On Fri, Oct 14, 2011 at 9:39 AM, Jordan Zimmerman <jzimmer...@netflix.com>wrote:

> FYI - Curator checks for KeeperException.Code.NODEEXISTS in its retry loop
> and just ignores it treating it as a success. I'm not sure if other
> libraries do that. So, this is a case that a disconnection can be handled
> generically.
>
> -JZ
>
> On 10/14/11 7:20 AM, "Fournier, Camille F." <camille.fourn...@gs.com>
> wrote:
>
> >Pretty much all of the Java client wrappers out there in the wild have
> >some sort of a retry loop around operations, to make some of this easier
> >to deal with. But they don't to my knowledge deal with the situation of
> >knowing whether an operation succeeded in the case of a disconnect (it is
> >possible to push out a request, and get a disconnect back before you get
> >a response for that request so you don't know if your request succeeded
> >or failed). So you may end up, for example, writing something twice in
> >the case of writing a SEQUENTIAL-type node. For many use cases of
> >sequential, this isn't a big deal.
> >
> >I don't know of anything that handles this in a more subtle way than
> >simply retrying. As Ted has mentioned in earlier emails on the subject,
> >" You can't just assume that you can retry an operation on Zookeeper and
> >get the right result.  The correct handling is considerably more subtle.

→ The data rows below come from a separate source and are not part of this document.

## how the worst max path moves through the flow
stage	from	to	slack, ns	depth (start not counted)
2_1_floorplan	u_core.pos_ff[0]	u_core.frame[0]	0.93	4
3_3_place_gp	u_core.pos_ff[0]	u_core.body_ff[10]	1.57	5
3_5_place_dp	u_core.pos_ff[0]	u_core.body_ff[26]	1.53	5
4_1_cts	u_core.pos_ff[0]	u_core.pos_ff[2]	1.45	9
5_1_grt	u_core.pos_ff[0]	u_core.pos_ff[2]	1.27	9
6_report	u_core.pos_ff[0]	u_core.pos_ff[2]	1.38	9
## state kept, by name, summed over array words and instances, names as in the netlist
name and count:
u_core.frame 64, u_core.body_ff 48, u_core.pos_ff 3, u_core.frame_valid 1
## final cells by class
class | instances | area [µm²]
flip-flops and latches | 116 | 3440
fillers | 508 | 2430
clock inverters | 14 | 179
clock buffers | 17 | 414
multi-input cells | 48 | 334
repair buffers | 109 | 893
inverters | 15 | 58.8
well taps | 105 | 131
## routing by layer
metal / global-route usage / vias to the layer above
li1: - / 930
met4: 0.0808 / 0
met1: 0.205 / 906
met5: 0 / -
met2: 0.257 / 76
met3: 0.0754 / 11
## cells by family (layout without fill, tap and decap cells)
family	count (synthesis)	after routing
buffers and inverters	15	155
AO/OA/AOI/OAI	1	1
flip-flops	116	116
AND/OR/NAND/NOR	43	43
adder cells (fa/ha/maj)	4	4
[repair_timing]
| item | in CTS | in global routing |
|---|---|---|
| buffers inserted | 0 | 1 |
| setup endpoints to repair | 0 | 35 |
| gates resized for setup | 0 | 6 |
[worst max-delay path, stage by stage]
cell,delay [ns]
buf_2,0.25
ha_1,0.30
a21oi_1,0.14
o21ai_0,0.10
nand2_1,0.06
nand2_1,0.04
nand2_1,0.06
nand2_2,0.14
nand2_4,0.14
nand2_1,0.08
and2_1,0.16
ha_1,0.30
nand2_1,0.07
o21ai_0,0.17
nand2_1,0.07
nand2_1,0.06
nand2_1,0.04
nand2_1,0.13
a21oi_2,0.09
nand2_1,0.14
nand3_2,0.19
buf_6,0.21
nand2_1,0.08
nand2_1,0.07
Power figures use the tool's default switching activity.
File: config.mk
export PLATFORM = sky130hd
export DESIGN_NAME = m3i_queue
export DESIGN_NICKNAME = d
export VERILOG_FILES = /design/src/hdl/m3i_pkg.sv /design/src/hdl/m3i_queue.sv
export SDC_FILE = /design/constraint.sdc
export NUM_CORES = 1
export LEC_CHECK = 0
export BUFFER_PORTS_ARGS = -buffer_cell sky130_fd_sc_hd__buf_2
export CAP_MARGIN = 40
export CORE_AREA = 4 4 277 279
export CTS_CLUSTER_SIZE = 25
export DETAILED_ROUTE_END_ITERATION = 6
export DIE_AREA = 0 0 281 283
export PLACE_DENSITY = 0.64
export SLEW_MARGIN = 20
export SYNTH_ARGS = -nofsm -noshare
export SYNTH_HDL_FRONTEND = slang
export SYNTH_SLANG_ARGS = --single-unit
File: constraint.sdc
create_clock -name clk -period 18.8 [get_ports clk]
set_input_delay 0.94 -clock clk [delete_from_list [all_inputs] [get_ports clk]]
set_output_delay 0.94 -clock clk [all_outputs]
set_load 0.005 [all_outputs]
File: src/hdl/m3i_pkg.sv
// ----------------------------------------------------------------------------
// m3i_pkg: shared types and constants of the 3x3 matrix inverse
// Widths of elements, cofactors, determinant and quotients, and the word
// type that the front part hands to the divider through the queue.
// ----------------------------------------------------------------------------
package m3i_pkg;

    localparam int ELW  = 16;       // matrix element width
    localparam int OUTW = 32;       // result element width
    localparam int CW   = 33;       // signed cofactor width
    localparam int TW   = ELW + CW; // signed determinant term width
    localparam int DETW = TW + 2;   // signed determinant width
    localparam int NMW  = CW;       // cofactor magnitude width
    localparam int DMW  = DETW;     // determinant magnitude width
    localparam int QB   = 33;       // quotient bits kept before saturation
    localparam int LANES = 9;

    localparam int IN_FRAC_BITS_DEF  = 12;
    localparam int OUT_FRAC_BITS_DEF = 16;

    // One classified matrix: lane l is output element l (row-major) and
    // holds the magnitude of the transposed cofactor and the quotient sign.
    typedef struct packed {
        logic                            sing;
        logic [DMW-1:0]                  dmag;
        logic [LANES-1:0][NMW-1:0]       nmag;
        logic [LANES-1:0]                qneg;
    } m3i_cls_t;

endpackage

> >Hiding that is not a good thing unless you say right up front that you
> >are compromising either expressivity (as does Kept Collections) or
> >correctness (as does zkClient)."
> >
> >It's not clear to me that it is possible to write a generic client to
> >"correctly" handle retries on disconnect because what correct means
> >varies from use case to use case. One of the challenges I think for
> >getting comfortable with using ZK is knowing the correctness bounds for
> >your particular use case and understanding the failure scenarios wrt that
> >use case and ZK.
> >
> >C
> >
> >
> >-----Original Message-----
> >From: Mike Schilli [mailto:m...@perlmeister.com]

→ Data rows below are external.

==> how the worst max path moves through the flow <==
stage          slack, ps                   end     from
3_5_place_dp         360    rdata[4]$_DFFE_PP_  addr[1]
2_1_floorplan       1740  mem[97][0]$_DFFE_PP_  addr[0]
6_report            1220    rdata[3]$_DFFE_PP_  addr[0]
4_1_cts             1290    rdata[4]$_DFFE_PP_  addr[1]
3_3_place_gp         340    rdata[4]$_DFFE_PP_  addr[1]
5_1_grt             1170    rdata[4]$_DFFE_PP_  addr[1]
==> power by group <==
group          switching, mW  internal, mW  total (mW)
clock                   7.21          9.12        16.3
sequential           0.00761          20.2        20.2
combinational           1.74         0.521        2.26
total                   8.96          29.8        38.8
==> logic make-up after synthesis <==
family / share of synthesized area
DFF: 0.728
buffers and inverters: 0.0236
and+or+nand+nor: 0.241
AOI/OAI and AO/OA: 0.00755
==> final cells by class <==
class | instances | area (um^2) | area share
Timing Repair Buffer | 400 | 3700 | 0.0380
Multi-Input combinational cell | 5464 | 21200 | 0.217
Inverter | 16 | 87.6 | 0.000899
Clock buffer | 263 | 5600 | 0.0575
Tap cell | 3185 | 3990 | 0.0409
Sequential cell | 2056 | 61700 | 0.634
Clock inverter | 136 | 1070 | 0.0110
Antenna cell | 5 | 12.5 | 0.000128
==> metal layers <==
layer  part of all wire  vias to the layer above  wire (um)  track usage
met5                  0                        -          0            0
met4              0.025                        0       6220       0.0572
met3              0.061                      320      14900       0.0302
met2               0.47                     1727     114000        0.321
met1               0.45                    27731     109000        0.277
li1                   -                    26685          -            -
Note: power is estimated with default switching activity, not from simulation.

> >Sent: Thursday, October 13, 2011 9:27 PM
> >To: user@zookeeper.apache.org
> >Subject: Re: Locks based on ephemeral nodes - Handling network outage
> >correctly
> >
> >On Wed, 12 Oct 2011, Ted Dunning wrote:
> >
> >> ZK will tell you when the connection is lost (but not yet expired).
> >>When
> >> this happens, the application needs to pay attention and pause before
> >> continuing to assume it still has the lock.
> >
> >I think this applies to every write operation in ZooKeeper, which I find
> >is a challenge to deal with.
> >
> >So basically, every time an application writes something to ZooKeeper,
> >it needs to check the result, but what to do if it fails? Check if it's
> >an error indicating the connection was lost, and try a couple of times
> >to reinstate the connection and replay the write? At least, that's what
> >the documentation of the Perl Wrapper in Net::ZooKeeper suggests.
> >
> >Are there best practices around this, or, better yet, a client API that
> >actually implements this, so the application doesn't have to implement
> >a ZooKeeper wrapper? Something like "retry 3 times with 10 second waits
> >in between and fail otherwise"`.
> >
> >-- -- Mike
> >
> >Mike Schilli
> >m...@perlmeister.com
> >
> >
> >
> >>
> >> 2011/10/12 Frédéric Jolliton <frede...@jolliton.com>
> >>
> >>> Hello all,
> >>>
> >>> There is something that bother me about ephemeral nodes.
> >>>
> >>> I need to create some locks using Zookeeper. I followed the "official"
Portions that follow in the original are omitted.